* [Exercise goal]:
For this exercise, reproduce the entries below exactly, but only from the line containing "localparam int CQ_PTR_W = $clog2(CQ_DEPTH);" through the line containing "localparam logic [2:0] ST_EMPTY", both included.

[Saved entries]

= Beginning of Section =

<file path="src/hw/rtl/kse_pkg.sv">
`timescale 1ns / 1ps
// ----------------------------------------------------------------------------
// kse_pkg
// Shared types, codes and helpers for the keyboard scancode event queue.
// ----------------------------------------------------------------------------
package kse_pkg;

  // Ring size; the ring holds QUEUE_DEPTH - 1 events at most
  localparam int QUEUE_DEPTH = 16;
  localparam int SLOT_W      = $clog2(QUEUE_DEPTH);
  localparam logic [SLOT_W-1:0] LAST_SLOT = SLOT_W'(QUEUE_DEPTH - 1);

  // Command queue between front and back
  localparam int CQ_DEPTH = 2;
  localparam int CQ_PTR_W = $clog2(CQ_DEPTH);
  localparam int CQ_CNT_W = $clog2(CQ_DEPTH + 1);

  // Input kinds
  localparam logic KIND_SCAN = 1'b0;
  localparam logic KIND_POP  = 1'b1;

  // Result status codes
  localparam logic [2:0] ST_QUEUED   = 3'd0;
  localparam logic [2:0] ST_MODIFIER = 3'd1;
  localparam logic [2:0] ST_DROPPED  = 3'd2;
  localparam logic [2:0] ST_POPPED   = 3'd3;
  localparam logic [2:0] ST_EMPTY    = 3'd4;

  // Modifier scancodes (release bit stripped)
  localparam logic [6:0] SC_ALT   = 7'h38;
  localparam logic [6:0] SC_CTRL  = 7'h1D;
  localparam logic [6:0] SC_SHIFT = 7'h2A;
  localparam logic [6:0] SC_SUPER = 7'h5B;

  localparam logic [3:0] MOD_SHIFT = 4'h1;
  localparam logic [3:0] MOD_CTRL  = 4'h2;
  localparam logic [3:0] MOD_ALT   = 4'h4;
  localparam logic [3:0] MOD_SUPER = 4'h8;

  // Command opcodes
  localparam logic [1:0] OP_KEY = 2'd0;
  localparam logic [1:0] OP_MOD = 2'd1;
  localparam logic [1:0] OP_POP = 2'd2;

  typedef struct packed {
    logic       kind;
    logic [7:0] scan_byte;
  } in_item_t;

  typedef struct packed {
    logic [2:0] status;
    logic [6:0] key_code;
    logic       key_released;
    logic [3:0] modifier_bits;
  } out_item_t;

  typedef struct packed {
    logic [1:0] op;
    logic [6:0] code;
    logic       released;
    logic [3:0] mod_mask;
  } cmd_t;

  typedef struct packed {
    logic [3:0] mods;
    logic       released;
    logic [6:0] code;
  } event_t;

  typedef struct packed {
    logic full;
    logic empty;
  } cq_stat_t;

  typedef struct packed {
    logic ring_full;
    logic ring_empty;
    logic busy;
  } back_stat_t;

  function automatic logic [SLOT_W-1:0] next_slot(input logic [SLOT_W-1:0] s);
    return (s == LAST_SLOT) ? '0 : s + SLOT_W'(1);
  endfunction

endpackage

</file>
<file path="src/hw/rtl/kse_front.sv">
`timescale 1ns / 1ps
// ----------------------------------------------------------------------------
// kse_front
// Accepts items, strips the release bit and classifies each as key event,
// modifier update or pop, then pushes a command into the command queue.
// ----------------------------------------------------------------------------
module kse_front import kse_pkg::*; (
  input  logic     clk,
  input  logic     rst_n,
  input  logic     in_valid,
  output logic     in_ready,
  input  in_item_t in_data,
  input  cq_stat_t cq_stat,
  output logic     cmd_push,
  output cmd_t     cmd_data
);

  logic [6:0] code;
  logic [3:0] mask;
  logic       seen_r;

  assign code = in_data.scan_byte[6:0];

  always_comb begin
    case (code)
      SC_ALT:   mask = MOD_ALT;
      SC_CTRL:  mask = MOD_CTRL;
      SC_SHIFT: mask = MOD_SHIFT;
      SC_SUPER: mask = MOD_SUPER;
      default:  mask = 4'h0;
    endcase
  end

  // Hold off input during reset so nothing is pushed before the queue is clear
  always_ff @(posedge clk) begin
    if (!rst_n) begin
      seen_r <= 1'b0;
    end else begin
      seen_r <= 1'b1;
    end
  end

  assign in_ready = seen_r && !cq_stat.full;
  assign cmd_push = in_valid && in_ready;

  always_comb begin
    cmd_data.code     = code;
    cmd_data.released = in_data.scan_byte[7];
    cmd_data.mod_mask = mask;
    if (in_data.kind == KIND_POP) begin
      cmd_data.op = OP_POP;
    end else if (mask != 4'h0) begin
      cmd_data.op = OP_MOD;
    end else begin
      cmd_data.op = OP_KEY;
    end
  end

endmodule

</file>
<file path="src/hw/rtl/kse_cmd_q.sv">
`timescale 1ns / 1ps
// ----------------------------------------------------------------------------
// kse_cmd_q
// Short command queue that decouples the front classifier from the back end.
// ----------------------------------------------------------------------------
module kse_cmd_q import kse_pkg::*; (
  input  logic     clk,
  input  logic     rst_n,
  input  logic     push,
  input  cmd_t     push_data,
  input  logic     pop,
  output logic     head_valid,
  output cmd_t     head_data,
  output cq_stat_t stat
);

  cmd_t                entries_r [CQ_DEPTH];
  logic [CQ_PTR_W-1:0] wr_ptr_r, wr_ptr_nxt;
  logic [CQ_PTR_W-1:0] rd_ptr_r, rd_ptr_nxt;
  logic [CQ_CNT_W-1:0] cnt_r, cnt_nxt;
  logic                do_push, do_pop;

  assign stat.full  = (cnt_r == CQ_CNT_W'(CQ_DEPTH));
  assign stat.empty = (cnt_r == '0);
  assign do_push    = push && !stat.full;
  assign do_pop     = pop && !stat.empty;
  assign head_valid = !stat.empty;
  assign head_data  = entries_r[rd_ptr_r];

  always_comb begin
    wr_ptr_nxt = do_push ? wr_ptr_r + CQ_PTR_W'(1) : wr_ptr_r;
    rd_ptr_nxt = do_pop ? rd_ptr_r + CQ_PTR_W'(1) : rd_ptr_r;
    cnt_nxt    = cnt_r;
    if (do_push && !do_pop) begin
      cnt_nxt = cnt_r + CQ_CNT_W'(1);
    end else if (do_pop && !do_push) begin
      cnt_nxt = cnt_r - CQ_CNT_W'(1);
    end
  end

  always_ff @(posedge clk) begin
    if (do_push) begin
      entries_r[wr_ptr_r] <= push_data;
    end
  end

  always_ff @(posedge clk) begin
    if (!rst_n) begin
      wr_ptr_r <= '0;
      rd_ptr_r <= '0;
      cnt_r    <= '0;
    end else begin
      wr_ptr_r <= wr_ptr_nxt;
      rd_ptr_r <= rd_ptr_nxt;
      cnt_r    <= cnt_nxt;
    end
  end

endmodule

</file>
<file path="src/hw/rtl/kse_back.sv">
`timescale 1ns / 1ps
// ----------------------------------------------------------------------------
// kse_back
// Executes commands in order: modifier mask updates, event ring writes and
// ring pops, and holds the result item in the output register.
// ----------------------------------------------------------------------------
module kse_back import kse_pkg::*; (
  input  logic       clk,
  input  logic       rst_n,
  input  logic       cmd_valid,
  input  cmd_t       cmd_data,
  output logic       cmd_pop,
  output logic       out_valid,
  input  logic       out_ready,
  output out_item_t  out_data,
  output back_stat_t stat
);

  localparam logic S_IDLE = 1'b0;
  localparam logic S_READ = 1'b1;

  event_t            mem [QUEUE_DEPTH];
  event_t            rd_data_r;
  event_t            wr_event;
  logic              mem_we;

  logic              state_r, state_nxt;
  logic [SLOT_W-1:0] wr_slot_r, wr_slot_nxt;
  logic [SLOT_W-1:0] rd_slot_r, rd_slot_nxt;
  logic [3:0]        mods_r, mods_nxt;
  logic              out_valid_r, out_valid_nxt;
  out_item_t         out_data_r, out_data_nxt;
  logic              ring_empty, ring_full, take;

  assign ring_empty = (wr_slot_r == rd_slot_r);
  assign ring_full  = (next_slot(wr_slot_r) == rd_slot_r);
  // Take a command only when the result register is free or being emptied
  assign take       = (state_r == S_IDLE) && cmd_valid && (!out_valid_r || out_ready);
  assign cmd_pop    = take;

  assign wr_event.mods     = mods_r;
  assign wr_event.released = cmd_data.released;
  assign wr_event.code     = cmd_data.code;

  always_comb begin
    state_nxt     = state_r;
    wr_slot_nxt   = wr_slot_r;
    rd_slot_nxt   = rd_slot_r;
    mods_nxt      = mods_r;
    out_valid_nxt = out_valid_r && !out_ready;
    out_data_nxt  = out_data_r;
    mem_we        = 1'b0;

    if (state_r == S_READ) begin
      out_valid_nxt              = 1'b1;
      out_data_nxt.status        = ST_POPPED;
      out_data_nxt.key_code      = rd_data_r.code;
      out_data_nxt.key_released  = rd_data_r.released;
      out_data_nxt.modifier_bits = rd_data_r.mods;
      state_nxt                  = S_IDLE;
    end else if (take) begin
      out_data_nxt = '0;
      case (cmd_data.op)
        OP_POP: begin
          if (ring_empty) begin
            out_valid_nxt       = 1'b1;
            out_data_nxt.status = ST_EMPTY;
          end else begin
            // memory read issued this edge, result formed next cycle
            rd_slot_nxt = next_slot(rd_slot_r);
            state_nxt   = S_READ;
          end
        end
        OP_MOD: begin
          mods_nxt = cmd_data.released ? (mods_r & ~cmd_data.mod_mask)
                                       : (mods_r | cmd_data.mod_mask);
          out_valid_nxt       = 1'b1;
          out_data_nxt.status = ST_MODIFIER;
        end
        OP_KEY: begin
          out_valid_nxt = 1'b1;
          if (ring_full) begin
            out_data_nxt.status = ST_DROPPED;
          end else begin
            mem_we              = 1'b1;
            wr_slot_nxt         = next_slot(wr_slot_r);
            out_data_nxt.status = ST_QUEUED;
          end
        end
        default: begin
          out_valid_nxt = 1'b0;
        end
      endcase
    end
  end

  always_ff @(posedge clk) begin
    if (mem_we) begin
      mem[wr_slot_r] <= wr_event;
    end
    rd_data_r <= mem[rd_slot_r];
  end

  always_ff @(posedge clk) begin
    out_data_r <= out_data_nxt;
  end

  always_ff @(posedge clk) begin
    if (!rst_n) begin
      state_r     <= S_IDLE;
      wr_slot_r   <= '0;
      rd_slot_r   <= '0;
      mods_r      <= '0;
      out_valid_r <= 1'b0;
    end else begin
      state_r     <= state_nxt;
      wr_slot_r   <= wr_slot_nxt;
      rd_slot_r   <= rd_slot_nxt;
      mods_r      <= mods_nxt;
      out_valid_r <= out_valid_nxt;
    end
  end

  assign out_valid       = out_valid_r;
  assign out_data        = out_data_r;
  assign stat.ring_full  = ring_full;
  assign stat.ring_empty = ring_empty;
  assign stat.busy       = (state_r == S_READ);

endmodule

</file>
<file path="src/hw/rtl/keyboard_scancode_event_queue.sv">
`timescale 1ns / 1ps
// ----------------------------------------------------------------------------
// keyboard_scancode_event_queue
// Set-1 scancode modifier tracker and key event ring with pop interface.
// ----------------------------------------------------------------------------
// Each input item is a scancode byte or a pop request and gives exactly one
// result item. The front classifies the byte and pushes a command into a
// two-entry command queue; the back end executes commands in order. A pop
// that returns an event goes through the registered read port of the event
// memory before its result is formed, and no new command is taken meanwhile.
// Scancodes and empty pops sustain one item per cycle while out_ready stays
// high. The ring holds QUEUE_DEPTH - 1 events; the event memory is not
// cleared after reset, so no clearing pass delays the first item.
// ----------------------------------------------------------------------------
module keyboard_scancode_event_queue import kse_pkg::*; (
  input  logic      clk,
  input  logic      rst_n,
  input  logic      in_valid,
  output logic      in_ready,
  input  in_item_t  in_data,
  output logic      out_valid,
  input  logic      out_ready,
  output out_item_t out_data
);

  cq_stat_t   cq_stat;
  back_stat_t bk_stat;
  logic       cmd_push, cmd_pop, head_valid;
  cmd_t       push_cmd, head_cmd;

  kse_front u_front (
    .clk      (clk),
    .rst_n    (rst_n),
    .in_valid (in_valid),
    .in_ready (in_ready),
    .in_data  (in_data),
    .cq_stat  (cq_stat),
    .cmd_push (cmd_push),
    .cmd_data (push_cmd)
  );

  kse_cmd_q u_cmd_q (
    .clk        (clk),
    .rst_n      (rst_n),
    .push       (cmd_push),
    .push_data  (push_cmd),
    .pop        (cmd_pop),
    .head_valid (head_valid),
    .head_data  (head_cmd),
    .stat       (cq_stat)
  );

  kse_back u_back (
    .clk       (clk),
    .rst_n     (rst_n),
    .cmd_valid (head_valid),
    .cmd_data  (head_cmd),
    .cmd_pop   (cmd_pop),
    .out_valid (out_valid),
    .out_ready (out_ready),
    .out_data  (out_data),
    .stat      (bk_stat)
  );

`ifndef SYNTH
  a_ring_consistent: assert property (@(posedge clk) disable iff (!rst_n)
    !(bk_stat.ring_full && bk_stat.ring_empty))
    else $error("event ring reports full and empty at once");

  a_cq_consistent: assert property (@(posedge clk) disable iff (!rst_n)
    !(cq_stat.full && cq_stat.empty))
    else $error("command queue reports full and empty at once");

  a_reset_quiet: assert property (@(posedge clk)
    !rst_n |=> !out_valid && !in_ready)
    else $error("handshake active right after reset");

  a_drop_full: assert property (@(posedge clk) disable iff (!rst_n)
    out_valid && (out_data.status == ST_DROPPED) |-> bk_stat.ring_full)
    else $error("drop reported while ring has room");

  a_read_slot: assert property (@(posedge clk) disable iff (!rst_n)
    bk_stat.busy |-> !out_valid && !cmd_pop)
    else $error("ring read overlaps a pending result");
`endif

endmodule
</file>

= End of Section =

* [Response]:
  localparam int CQ_PTR_W = $clog2(CQ_DEPTH);
  localparam int CQ_CNT_W = $clog2(CQ_DEPTH + 1);

  // Input kinds
  localparam logic KIND_SCAN = 1'b0;
  localparam logic KIND_POP  = 1'b1;

  // Result status codes
  localparam logic [2:0] ST_QUEUED   = 3'd0;
  localparam logic [2:0] ST_MODIFIER = 3'd1;
  localparam logic [2:0] ST_DROPPED  = 3'd2;
  localparam logic [2:0] ST_POPPED   = 3'd3;
  localparam logic [2:0] ST_EMPTY    = 3'd4;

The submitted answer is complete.